`src/rtl/lcd_bus_arbiter_if.sv`:
```
// lcd_bus_arbiter_if: two requester byte handshakes plus the shared LCD bus and grant status.
interface lcd_bus_arbiter_if;
  logic       a_valid, a_rs, a_last, a_ready;
  logic [7:0] a_dat;
  logic       b_valid, b_rs, b_last, b_ready;
  logic [7:0] b_dat;
  logic       lcd_rs, lcd_rw, lcd_en;
  logic [7:0] lcd_dat;
  logic [1:0] owner;
  logic       busy;
  modport slave (
    input  a_valid, a_rs, a_dat, a_last, b_valid, b_rs, b_dat, b_last,
    output a_ready, b_ready, lcd_rs, lcd_rw, lcd_en, lcd_dat, owner, busy
  );
  modport master (
    output a_valid, a_rs, a_dat, a_last, b_valid, b_rs, b_dat, b_last,
    input  a_ready, b_ready, lcd_rs, lcd_rw, lcd_en, lcd_dat, owner, busy
  );
endinterface

```
`src/rtl/lcd_bus_arbiter.sv`:
```
// lcd_bus_arbiter: round-robin arbiter serialising two byte streams onto a write-only LCD bus.
module lcd_bus_arbiter #(
  parameter int CLK_DIV   = 16,
  parameter int LONG_WAIT = 1600
) (
  input logic clk,
  input logic rst,
  lcd_bus_arbiter_if.slave bus
);
  typedef enum logic [2:0] {IDLE, SETUP, EN_HI, EN_LO, WAIT} state_t;
  localparam logic [15:0] DIV_LOAD  = 16'(CLK_DIV - 1);
  localparam logic [15:0] WAIT_LOAD = 16'(LONG_WAIT - 1);
  state_t      state, state_n;
  logic [15:0] cnt, cnt_n;
  logic [1:0]  owner, owner_n, grant;
  logic        rr_b, rr_n, last_q, last_n, rs_q, rs_n;
  logic [7:0]  dat_q, dat_n;
  logic        sel_valid, accept, long_cmd;
  // an idle bus grants and accepts in the same cycle, so grant is resolved combinationally
  assign grant = owner != 2'b00 ? owner :
                 (bus.a_valid && (!bus.b_valid || !rr_b)) ? 2'b01 :
                 bus.b_valid ? 2'b10 : 2'b00;
  assign sel_valid = grant[0] ? bus.a_valid : (grant[1] & bus.b_valid);
  assign accept    = state == IDLE && sel_valid && !rst;
  assign long_cmd  = LONG_WAIT > 0 && !rs_q && (dat_q == 8'h01 || dat_q == 8'h02);
  assign bus.a_ready = accept & grant[0];
  assign bus.b_ready = accept & grant[1];
  assign bus.lcd_en  = state == EN_HI;
  assign bus.lcd_rw  = 1'b0;
  assign bus.lcd_rs  = rs_q;
  assign bus.lcd_dat = dat_q;
  assign bus.owner   = owner;
  assign bus.busy    = state != IDLE;
  always_ff @(posedge clk or posedge rst)
    if (rst) begin
      state  <= IDLE;
      cnt    <= '0;
      owner  <= 2'b00;
      rr_b   <= 1'b0;
      last_q <= 1'b0;
      rs_q   <= 1'b0;
      dat_q  <= 8'h00;
    end else begin
      state  <= state_n;
      cnt    <= cnt_n;
      owner  <= owner_n;
      rr_b   <= rr_n;
      last_q <= last_n;
      rs_q   <= rs_n;
      dat_q  <= dat_n;
    end
  always_comb begin
    state_n = state;
    cnt_n   = cnt;
    owner_n = owner;
    rr_n    = rr_b;
    last_n  = last_q;
    rs_n    = rs_q;
    dat_n   = dat_q;
    case (state)
      IDLE: if (accept) begin
        state_n = SETUP;
        cnt_n   = DIV_LOAD;
        owner_n = grant;
        last_n  = grant[0] ? bus.a_last : bus.b_last;
        rs_n    = grant[0] ? bus.a_rs : bus.b_rs;
        dat_n   = grant[0] ? bus.a_dat : bus.b_dat;
      end
      SETUP: begin
        state_n = cnt == 16'd0 ? EN_HI : SETUP;
        cnt_n   = cnt == 16'd0 ? DIV_LOAD : cnt - 16'd1;
      end
      EN_HI: begin
        state_n = cnt == 16'd0 ? EN_LO : EN_HI;
        cnt_n   = cnt == 16'd0 ? DIV_LOAD : cnt - 16'd1;
      end
      EN_LO: begin
        state_n = cnt != 16'd0 ? EN_LO : long_cmd ? WAIT : IDLE;
        cnt_n   = cnt != 16'd0 ? cnt - 16'd1 : long_cmd ? WAIT_LOAD : 16'd0;
      end
      WAIT: begin
        state_n = cnt == 16'd0 ? IDLE : WAIT;
        cnt_n   = cnt == 16'd0 ? 16'd0 : cnt - 16'd1;
      end
      default: state_n = IDLE;
    endcase
    // releasing the grant points round-robin at the other requester
    if (state != IDLE && state_n == IDLE && last_q) begin
      owner_n = 2'b00;
      rr_n    = owner[0];
    end
  end
endmodule

```
`src/flat_wrapper.sv`:
```
// flat-port wrapper written by rule: the top's interface ports become plain ports
module lcd_bus_arbiter_flat 
#(
  parameter int CLK_DIV   = 16,
  parameter int LONG_WAIT = 1600
)
  (clk, rst, bus_a_valid, bus_a_rs, bus_a_dat, bus_a_last, bus_b_valid, bus_b_rs, bus_b_dat, bus_b_last, bus_a_ready, bus_b_ready, bus_lcd_rs, bus_lcd_rw, bus_lcd_en, bus_lcd_dat, bus_owner, bus_busy);
  lcd_bus_arbiter_if bus_i ();
  input logic clk;
  input logic rst;
  input wire logic [$bits(bus_i.a_valid)-1:0] bus_a_valid;
  input wire logic [$bits(bus_i.a_rs)-1:0] bus_a_rs;
  input wire logic [$bits(bus_i.a_dat)-1:0] bus_a_dat;
  input wire logic [$bits(bus_i.a_last)-1:0] bus_a_last;
  input wire logic [$bits(bus_i.b_valid)-1:0] bus_b_valid;
  input wire logic [$bits(bus_i.b_rs)-1:0] bus_b_rs;
  input wire logic [$bits(bus_i.b_dat)-1:0] bus_b_dat;
  input wire logic [$bits(bus_i.b_last)-1:0] bus_b_last;
  output wire logic [$bits(bus_i.a_ready)-1:0] bus_a_ready;
  output wire logic [$bits(bus_i.b_ready)-1:0] bus_b_ready;
  output wire logic [$bits(bus_i.lcd_rs)-1:0] bus_lcd_rs;
  output wire logic [$bits(bus_i.lcd_rw)-1:0] bus_lcd_rw;
  output wire logic [$bits(bus_i.lcd_en)-1:0] bus_lcd_en;
  output wire logic [$bits(bus_i.lcd_dat)-1:0] bus_lcd_dat;
  output wire logic [$bits(bus_i.owner)-1:0] bus_owner;
  output wire logic [$bits(bus_i.busy)-1:0] bus_busy;
  assign bus_i.a_valid = bus_a_valid;
  assign bus_i.a_rs = bus_a_rs;
  assign bus_i.a_dat = bus_a_dat;
  assign bus_i.a_last = bus_a_last;
  assign bus_i.b_valid = bus_b_valid;
  assign bus_i.b_rs = bus_b_rs;
  assign bus_i.b_dat = bus_b_dat;
  assign bus_i.b_last = bus_b_last;
  assign bus_a_ready = bus_i.a_ready;
  assign bus_b_ready = bus_i.b_ready;
  assign bus_lcd_rs = bus_i.lcd_rs;
  assign bus_lcd_rw = bus_i.lcd_rw;
  assign bus_lcd_en = bus_i.lcd_en;
  assign bus_lcd_dat = bus_i.lcd_dat;
  assign bus_owner = bus_i.owner;
  assign bus_busy = bus_i.busy;
  lcd_bus_arbiter #(.CLK_DIV(CLK_DIV), .LONG_WAIT(LONG_WAIT)) u_core (.clk(clk), .rst(rst), .bus(bus_i));
endmodule
```
`config.mk`:
```
export PLATFORM = sky130hd
export DESIGN_NAME = lcd_bus_arbiter_flat
export DESIGN_NICKNAME = d
export VERILOG_FILES = /design/src/rtl/lcd_bus_arbiter_if.sv /design/src/rtl/lcd_bus_arbiter.sv /design/src/flat_wrapper.sv
export SDC_FILE = /design/constraint.sdc
export NUM_CORES = 1
export LEC_CHECK = 0
export ABC_AREA = 1
export CAP_MARGIN = 15
export CORE_UTILIZATION = 40
export CTS_CLUSTER_DIAMETER = 40
export CTS_CLUSTER_SIZE = 20
export DETAILED_ROUTE_END_ITERATION = 6
export PLACE_DENSITY = 0.73
export SYNTH_ARGS = -nofsm -noshare
export SYNTH_HDL_FRONTEND = slang
export SYNTH_SLANG_ARGS = --single-unit
```
`constraint.sdc`:
```
create_clock -name clk -period 2.1 [get_ports clk]
set_input_delay 0.42 -clock clk [delete_from_list [all_inputs] [get_ports clk]]
set_output_delay 0.42 -clock clk [all_outputs]
set_load 0.02 [all_outputs]
```
# Word level (Yosys, flattened, before mapping)
# Cells that the tools add are included.
[totals]
ff_bits = 32
[classes]
add_sub_neg = 1
eq_ne = 7
n_mux = 23
bitwise = 3
n_reduce_logical = 25
[ops]
columns = ["op", "count"]
rows = [
  ["$mux 16", 4],
  ["$pmux 16 s4", 1],
  ["$logic_not 16->1", 1],
  ["$reduce_bool 16->1", 1],
  ["$sub 16x1->16 const B", 1],
  ["$pmux 3 s5", 1],
  ["$mux 2", 7],
  ["$mux 3", 4],
  ["$mux 11", 1],
  ["$eq 8x1->1 const B", 1],
  ["$eq 8x2->1 const B", 1],
  ["$mux 8", 1],
  ["$eq 3x2->1 const B", 2],
  ["$logic_and 1x1->1", 6],
  ["$logic_not 3->1", 2],
  ["$reduce_and 2->1", 3],
  ["$reduce_bool 2->1", 3],
  ["$logic_not 1->1", 4],
  ["$mux 1", 4],
  ["$reduce_bool 4->1", 1],
  ["$and 1x1->1", 3],
  ["$eq 3x1->1 const B", 1],
  ["$eq 3x3->1 const B", 1],
  ["$reduce_bool 3->1", 1],
  ["other kinds (3)", 4],
]

# Depth between registers and ports, before layout
[logic_depth]
word_depth = 16
depth_mapped = 11
ltp_nobuf = 11

# Worst setup path before layout
# OpenSTA, ideal clock, no wires.
[synth_timing]
path_kind = "flip-flop to output port"
start = "reg u_core.owner[1], in the netlist u_core.bus.owner[1]"
end = "out bus_b_ready"
arrival_ns = 1.276
required_time_ns = 1.680
slack_ns = 0.404
stages_incl_launch_ff = 5
n_path_buf = 0
path_cell_list = "dfrtp_1 inv_1 a31oi_1 inv_1 a21oi_1"
[synth_via]
elab_chain_len = 7
[synth_rtl]
columns = ["element", "line_no", "text"]
rows = [
  ["start: declaration", "lcd_bus_arbiter.sv:15", "logic [1:0] owner, owner_n, grant;"],
  ["start signal: assignment", "lcd_bus_arbiter.sv:46", "owner <= owner_n;"],
  ["$reduce_bool 2->1", "lcd_bus_arbiter.sv:20", "assign grant = owner != 2'b00 ? owner :"],
  ["$mux 2 (*)", "lcd_bus_arbiter.sv:20", ""],
  ["$and 1x1->1", "lcd_bus_arbiter.sv:23", "assign sel_valid = grant[0] ? bus.a_valid : (grant[1] & bus.b_valid);"],
  ["$mux 1", "lcd_bus_arbiter.sv:23", ""],
  ["$logic_and 1x1->1 (2 in a row)", "lcd_bus_arbiter.sv:24", "assign accept = state == IDLE && sel_valid && !rst;"],
  ["$and 1x1->1 (*)", "lcd_bus_arbiter.sv:27", "assign bus.b_ready = accept & grant[1];"],
  ["end: declaration", "flat_wrapper.sv:20", "output wire logic [$bits(bus_i.b_ready)-1:0] bus_b_ready;"],
]
# Every way passes the cells marked *; elsewhere a longest branch is shown, timed or not.

# Final worst setup path
[layout_timing]
start = "in bus_b_valid"
end = "out bus_b_ready"
[layout_via]
elab_chain_len = 10
[layout_rtl]
columns = ["element", "line_no", "text"]
rows = [
  ["start: declaration", "flat_wrapper.sv:15", "input wire logic [$bits(bus_i.b_valid)-1:0] bus_b_valid;"],
  ["$logic_not 1->1", "lcd_bus_arbiter.sv:21", "(bus.a_valid && (!bus.b_valid || !rr_b)) ? 2'b01 :"],
  ["$logic_or 1x1->1", "lcd_bus_arbiter.sv:21", ""],
  ["$logic_and 1x1->1", "lcd_bus_arbiter.sv:21", ""],
  ["$mux 2", "lcd_bus_arbiter.sv:21", ""],
  ["$mux 2", "lcd_bus_arbiter.sv:20", ""],
  ["$and 1x1->1", "lcd_bus_arbiter.sv:23", ""],
  ["$mux 1", "lcd_bus_arbiter.sv:23", ""],
  ["$logic_and 1x1->1 (2 in a row)", "lcd_bus_arbiter.sv:24", ""],
  ["$and 1x1->1 (*)", "lcd_bus_arbiter.sv:27", ""],
]
# Marks and branches as above.

==> summary by stage <==
Detailed routing
Summed over all layers, the routed wires come to 4867 um. The remaining antenna violation count is 0. Dividing the detail-routed wire length by the instance count gives 12.17 um. The detailed router placed 1960 vias in this run.

Dividing the detail-routed via count by the number of cells gives 4.900. The iteration-0 DRC count of the detailed router is 109. Before antenna repair, the detailed router went through 4 iterations. For this run, design rule violations remaining after detail routing come to 0.

Layout
The filler cells instantiated in the layout total 498. Summing all multi-input logic gate instances after layout gives 1144 um^2. The finished layout cell area is 2711 um^2. The most common library cell in the layout ignoring fill and taps is nand2_1. The net count of the finished layout is 355. The area taken by flip-flops and latches is 800.8 um^2. The antenna diode count is 0. The post-synthesis to final-layout area growth is 27.85%. Cells with a size suffix above 1 make up 18.48% of the layout. The top cell types in the final layout, fill and taps aside, are 54 x nand2_1, 45 x nor2_1, 35 x clkdlybuf4s50_1.

Run status
The flow ran to the end, and the final reports show no timing, DRC or antenna violations.

Placement
Once detailed placement completed, the half-perimeter wirelength came to 3687 um. At the placement stage, the worst setup path has a slack of -0.3675 ns. The global placement routability congestion is 0.8418.

The count of input and output buffers is 38. The post-placement cell area is 2621 um^2.

Power
IR analysis of the VDD net gives a maximum drop of 249.9 uV. The design draws 1.220 mW. The static leakage power is 1.292 nW.

The power density of the placed cells is 449.9 nW/um^2.

Global routing
For this run, the total global-route usage over all layers was measured as 19.91%. After global routing the overflow that remains totals 0. The number of global-route vias before repair is 1934. The first-pass GRT wire length is 8562 um.

Entering global routing, the biggest net connects 33 pins. The initial antenna violation count was 0.

Timing
The count of final hold-check violations is 0. For this run, the top clock speed supported by timing is 504.2 MHz. After layout, the minimum clock period comes to 1.983 ns. Across all hold checks on the routed design, the worst slack comes to 0.4869 ns. The final setup slack of the worst path is 0.1167 ns. Setup repair after global routing left no endpoint under its margin. The fraction of the cycle the final worst path needs is 94.44%. The count of final setup violators is 0.

The final max-slew violation count was 0. Clock skew on the completed layout was measured at 0.003688 ns.

Clock tree
The TritonCTS sink count is 32. After clock tree synthesis, the clock-pin slew on the worst setup and hold paths is 0.06 ns. The clock passes through at most 2 buffers. At the later pin of the worst-skew pair, clock insertion delay measures 0.28 ns. TritonCTS created 5 clock buffers. TritonCTS built the clock tree. The H-tree depth is 2. Clock tree synthesis selected as its root buffer the cell clkbuf_8.

Synth
The async set or reset register ratio after synthesis is 100.0%. The most used flip-flop cell after synthesis is dfrtp_1. The area of the mapped netlist is 2121 um^2. Yosys attributes the largest share of cell area to dfrtp_1 38%, nand2_1 9.6%, nor2_1 8.0%.

The number of enable flip-flop cells after synthesis is 0. The net count after synthesis is 306. The count of unique library cells instantiated by Yosys is 36. The sequential fraction of the synthesis area is 37.76%. The biggest area contributor in the post-synthesis netlist is dfrtp_1. The mean cell area of the mapped netlist is 7.547 um^2. After synthesis, the largest area contributor takes up 37.76% of total cell area. The register bit total from synthesis is 32. The number of warnings reported in the yosys synthesis log is 0. The number of cells produced by synthesis is 281.

Floorplan
The die span in y is 74.82 um. The row count is 26. The overall die area is 5597 um^2. After floorplanning, the core was sized to cover 5107 um^2.

In this run the horizontal extent of the chip is 74.82 um. The effective utilization at floorplan is 41.52%. 40 I/O pins were placed.

Min path
The class of the most critical hold timing path is reg2reg. The worst hold path was traced through 2 stages.

Worst setup path
The setup path with the least slack is of type in2out. STA classifies the critical path endpoint as a primary output. The worst path arrival time is 1.56 ns. The signal on the critical path passes through clkdlybuf4s50_1 -> nand2_1 -> a31oi_2 -> inv_1 -> a21oi_2 -> buf_4. Along the worst path, the maximum fanout reaches 2. For this design, the slowest cell found on the critical path is clkdlybuf4s50_1. The delay of the slowest cell on the worst path is 0.47 ns. The logic depth of the worst register-to-register path is 8. STA puts the critical path data required time at 1.68 ns. The setup slack of the worst register-to-register path is 0.26 ns. The sort of element at the start of the critical path is an input port.

Run
The tool flagged a number of max-cap violations equal to 0.
## registers in the layout, summed over array words and instances (netlist names)
register            flops
u_core.rr_b             1
u_core.bus.lcd_rs       1
u_core.last_q           1
u_core.cnt             16
u_core.bus.lcd_dat      8
u_core.bus.owner        2
u_core.state            3
## area by class of cell
class	count	area share [%]
sequential	32	29.53
multi-input combinational	204	42.18
clock inverter	1	0.1846
inverter	39	5.584
timing repair buffer	48	16.61
clock buffer	6	2.677
tap	70	3.230
## synth_stat cells (4+ instances only)
cell type and n:
a21oi_1 6, xor2_1 8, nand2_2 6, o31ai_1 14
o21ai_1 7, inv_2 9, nand2_1 54, nand3_1 15
dfrtp_1 32, inv_1 29, nand4_1 6, o211ai_1 4
nor2_1 45, nor2_4 4, nor2_2 9
## cell families (layout without fill, tap and decap cells)
kind of cell	Yosys count	in the layout	synth area share, %
buffers and inverters	45	94	8.790
and+or+nand+nor	153	153	36.34
other	1	1	0.1768
AOI/OAI and AO/OA	40	40	12.63
DFF	32	32	37.76
xor gates and xnor gates	9	9	3.717
adders and majority gates	1	1	0.5899
## path summary, 6_finish.rpt
check | startpoint | to
min in group asynchronous | rst | u_core.bus.lcd_rs$_DFFE_PP0P_
worst max register to register | u_core.cnt[0]$_DFFE_PP0P_ | u_core.cnt[9]$_DFFE_PP0P_
worst min-delay path | u_core.rr_b$_DFFE_PP0P_ | u_core.rr_b$_DFFE_PP0P_
worst min register to register | u_core.rr_b$_DFFE_PP0P_ | u_core.rr_b$_DFFE_PP0P_
max in group asynchronous | rst | u_core.bus.lcd_dat[2]$_DFFE_PP0P_
worst max-delay path | bus_b_valid | bus_b_ready
## layer usage
| metal | up-vias | track usage [%] | routed length, um |
|---|---|---|---|
| met5 | - | 0 | 0 |
| met4 | 0 | 6.080 | 49 |
| met3 | 8 | 4.953 | 258 |
| met2 | 53 | 33.93 | 2300 |
| met1 | 897 | 24.85 | 2259 |
| li1 | 1002 | - | - |
## timing repair
item / 4_1_cts / 5_1_grt
endpoints found under the setup margin: 2 / 3
pin swaps: 0 / 1
gates resized for setup: 5 / 6
hold buffers: 0 / 0
gates cloned: 0 / 0
setup buffers: 1 / 0
## critical path: cells and delay by family
| kind | cells | cell delay, ns |
|---|---|---|
| buffers and inverters | 3 | 0.72 |
| AOI/OAI and AO/OA | 2 | 0.33 |
| and+or+nand+nor | 1 | 0.09 |
## metrics by stage
stage               TNS (ns)  utilization, %  instances
global route               0           53.09        400
CTS                        0           52.87        400
finish                     0           53.09        400
global placement     -0.5830           51.32        392
detailed placement   -0.6302           51.32        392
floorplan                  0               -        281
## power breakdown
part | leakage (nW) | switching (mW) | internal, mW | total, mW
registers | 0.374 | 0.00882 | 0.625 | 0.634
clock network | 0.0410 | 0.227 | 0.225 | 0.452
logic | 0.877 | 0.0628 | 0.0717 | 0.135
Note: power is estimated with default switching activity, not from simulation.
________
Copy every line from the material in which the word "pins" can be found.

#### SOLUTION:
Entering global routing, the biggest net connects 33 pins. The initial antenna violation count was 0.
In this run the horizontal extent of the chip is 74.82 um. The effective utilization at floorplan is 41.52%. 40 I/O pins were placed.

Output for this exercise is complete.